TASK STATEMENT: From first line to last, copy the material below exactly.
════════════════════
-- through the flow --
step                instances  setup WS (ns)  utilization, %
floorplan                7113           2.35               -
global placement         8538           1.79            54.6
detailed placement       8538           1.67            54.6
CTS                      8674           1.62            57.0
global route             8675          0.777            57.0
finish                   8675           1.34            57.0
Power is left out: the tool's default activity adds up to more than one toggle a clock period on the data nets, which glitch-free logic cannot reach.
### src/sv/mfp_pkg.sv
package mfp_pkg;

    typedef enum logic [2:0] {
        MODE_NORMAL = 3'd0,
        MODE_PCT    = 3'd1,
        MODE_DEC    = 3'd2,
        MODE_HEX    = 3'd3,
        MODE_STR    = 3'd4
    } mode_t;

    typedef enum logic [1:0] {
        CMD_FMT = 2'd0,
        CMD_INT = 2'd1,
        CMD_STR = 2'd2
    } cmd_t;

    typedef enum logic [1:0] {
        N_IDLE,
        N_SIGN,
        N_CONV,
        N_EMIT
    } num_state_t;

    typedef enum logic [1:0] {
        JOB_NONE,
        JOB_CHAR,
        JOB_NUM
    } job_kind_t;

    localparam logic [7:0] CH_NUL     = 8'h00;
    localparam logic [7:0] CH_PERCENT = 8'h25;
    localparam logic [7:0] CH_MINUS   = 8'h2D;
    localparam logic [7:0] CH_ZERO    = 8'h30;
    localparam logic [7:0] CH_UPPER_A = 8'h41;
    localparam logic [7:0] CH_UPPER_X = 8'h58;
    localparam logic [7:0] CH_LOWER_D = 8'h64;
    localparam logic [7:0] CH_LOWER_I = 8'h69;
    localparam logic [7:0] CH_LOWER_S = 8'h73;
    localparam logic [7:0] CH_LOWER_X = 8'h78;

    typedef struct packed {
        logic [7:0] ch;
        logic       last;
        logic       err;
    } res_t;

    typedef struct packed {
        job_kind_t kind;
        logic      hex;
        res_t      res;
    } job_t;

    typedef struct packed {
        logic valid;
        res_t res;
    } num_out_t;

    function automatic logic [7:0] digit_char(input logic [3:0] d);
        logic [7:0] c;
        if (d < 4'd10)
        begin
            c = CH_ZERO + {4'b0000, d};
        end
        else
        begin
            c = CH_UPPER_A + {4'b0000, d} - 8'd10;
        end
        return c;
    endfunction

endpackage
--- src/hw/rtl/cle_pkg.sv ---
// ----------------------------------------------------------------------------
// Console line editor package
// Shared constants, codes and the command word passed from front to back.
// ----------------------------------------------------------------------------
package cle_pkg;

  localparam int BUFFER_DEPTH = 1024;
  localparam int MAX_READ     = 64;
  localparam int PTR_W        = $clog2(BUFFER_DEPTH);
  localparam int CNT_W        = $clog2(BUFFER_DEPTH + 1);
  localparam int RC_W         = 7;
  localparam int WIDE_W       = (CNT_W > RC_W) ? CNT_W : RC_W;
  localparam int CFG_IDX_W    = 1;

  localparam logic [CFG_IDX_W-1:0] CFG_LINE_EDITING = 1'd0;
  localparam logic [CFG_IDX_W-1:0] CFG_KBD_INTERCEPT = 1'd1;

  localparam logic [7:0] CH_BS  = 8'h08;
  localparam logic [7:0] CH_LF  = 8'h0A;
  localparam logic [7:0] CH_CR  = 8'h0D;
  localparam logic [7:0] CH_SP  = 8'h20;
  localparam logic [7:0] CH_DEL = 8'h7F;

  typedef enum logic [1:0] {
    KIND_ECHO = 2'd0,
    KIND_DATA = 2'd1,
    KIND_NONE = 2'd2
  } kind_t;

  typedef enum logic [2:0] {
    CMD_CHAR = 3'd0,
    CMD_NL   = 3'd1,
    CMD_BS   = 3'd2,
    CMD_RAW  = 3'd3,
    CMD_READ = 3'd4
  } cmd_op_t;

  typedef struct packed {
    cmd_op_t         op;
    logic [7:0]      data;
    logic [RC_W-1:0] want;
  } cmd_t;

  function automatic logic [PTR_W-1:0] ptr_inc(input logic [PTR_W-1:0] p);
    ptr_inc = (p == PTR_W'(BUFFER_DEPTH - 1)) ? '0 : p + 1'b1;
  endfunction

  function automatic logic [PTR_W-1:0] ptr_dec(input logic [PTR_W-1:0] p);
    ptr_dec = (p == '0) ? PTR_W'(BUFFER_DEPTH - 1) : p - 1'b1;
  endfunction

endpackage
════════════════════
RESPONSE AREA:
-- through the flow --
step                instances  setup WS (ns)  utilization, %
floorplan                7113           2.35               -
global placement         8538           1.79            54.6
detailed placement       8538           1.67            54.6
CTS                      8674           1.62            57.0
global route             8675          0.777            57.0
finish                   8675           1.34            57.0
Power is left out: the tool's default activity adds up to more than one toggle a clock period on the data nets, which glitch-free logic cannot reach.
### src/sv/mfp_pkg.sv
package mfp_pkg;

    typedef enum logic [2:0] {
        MODE_NORMAL = 3'd0,
        MODE_PCT    = 3'd1,
        MODE_DEC    = 3'd2,
        MODE_HEX    = 3'd3,
        MODE_STR    = 3'd4
    } mode_t;

    typedef enum logic [1:0] {
        CMD_FMT = 2'd0,
        CMD_INT = 2'd1,
        CMD_STR = 2'd2
    } cmd_t;

    typedef enum logic [1:0] {
        N_IDLE,
        N_SIGN,
        N_CONV,
        N_EMIT
    } num_state_t;

    typedef enum logic [1:0] {
        JOB_NONE,
        JOB_CHAR,
        JOB_NUM
    } job_kind_t;

    localparam logic [7:0] CH_NUL     = 8'h00;
    localparam logic [7:0] CH_PERCENT = 8'h25;
    localparam logic [7:0] CH_MINUS   = 8'h2D;
    localparam logic [7:0] CH_ZERO    = 8'h30;
    localparam logic [7:0] CH_UPPER_A = 8'h41;
    localparam logic [7:0] CH_UPPER_X = 8'h58;
    localparam logic [7:0] CH_LOWER_D = 8'h64;
    localparam logic [7:0] CH_LOWER_I = 8'h69;
    localparam logic [7:0] CH_LOWER_S = 8'h73;
    localparam logic [7:0] CH_LOWER_X = 8'h78;

    typedef struct packed {
        logic [7:0] ch;
        logic       last;
        logic       err;
    } res_t;

    typedef struct packed {
        job_kind_t kind;
        logic      hex;
        res_t      res;
    } job_t;

    typedef struct packed {
        logic valid;
        res_t res;
    } num_out_t;

    function automatic logic [7:0] digit_char(input logic [3:0] d);
        logic [7:0] c;
        if (d < 4'd10)
        begin
            c = CH_ZERO + {4'b0000, d};
        end
        else
        begin
            c = CH_UPPER_A + {4'b0000, d} - 8'd10;
        end
        return c;
    endfunction

endpackage
--- src/hw/rtl/cle_pkg.sv ---
// ----------------------------------------------------------------------------
// Console line editor package
// Shared constants, codes and the command word passed from front to back.
// ----------------------------------------------------------------------------
package cle_pkg;

  localparam int BUFFER_DEPTH = 1024;
  localparam int MAX_READ     = 64;
  localparam int PTR_W        = $clog2(BUFFER_DEPTH);
  localparam int CNT_W        = $clog2(BUFFER_DEPTH + 1);
  localparam int RC_W         = 7;
  localparam int WIDE_W       = (CNT_W > RC_W) ? CNT_W : RC_W;
  localparam int CFG_IDX_W    = 1;

  localparam logic [CFG_IDX_W-1:0] CFG_LINE_EDITING = 1'd0;
  localparam logic [CFG_IDX_W-1:0] CFG_KBD_INTERCEPT = 1'd1;

  localparam logic [7:0] CH_BS  = 8'h08;
  localparam logic [7:0] CH_LF  = 8'h0A;
  localparam logic [7:0] CH_CR  = 8'h0D;
  localparam logic [7:0] CH_SP  = 8'h20;
  localparam logic [7:0] CH_DEL = 8'h7F;

  typedef enum logic [1:0] {
    KIND_ECHO = 2'd0,
    KIND_DATA = 2'd1,
    KIND_NONE = 2'd2
  } kind_t;

  typedef enum logic [2:0] {
    CMD_CHAR = 3'd0,
    CMD_NL   = 3'd1,
    CMD_BS   = 3'd2,
    CMD_RAW  = 3'd3,
    CMD_READ = 3'd4
  } cmd_op_t;

  typedef struct packed {
    cmd_op_t         op;
    logic [7:0]      data;
    logic [RC_W-1:0] want;
  } cmd_t;

  function automatic logic [PTR_W-1:0] ptr_inc(input logic [PTR_W-1:0] p);
    ptr_inc = (p == PTR_W'(BUFFER_DEPTH - 1)) ? '0 : p + 1'b1;
  endfunction

  function automatic logic [PTR_W-1:0] ptr_dec(input logic [PTR_W-1:0] p);
    ptr_dec = (p == '0) ? PTR_W'(BUFFER_DEPTH - 1) : p - 1'b1;
  endfunction

endpackage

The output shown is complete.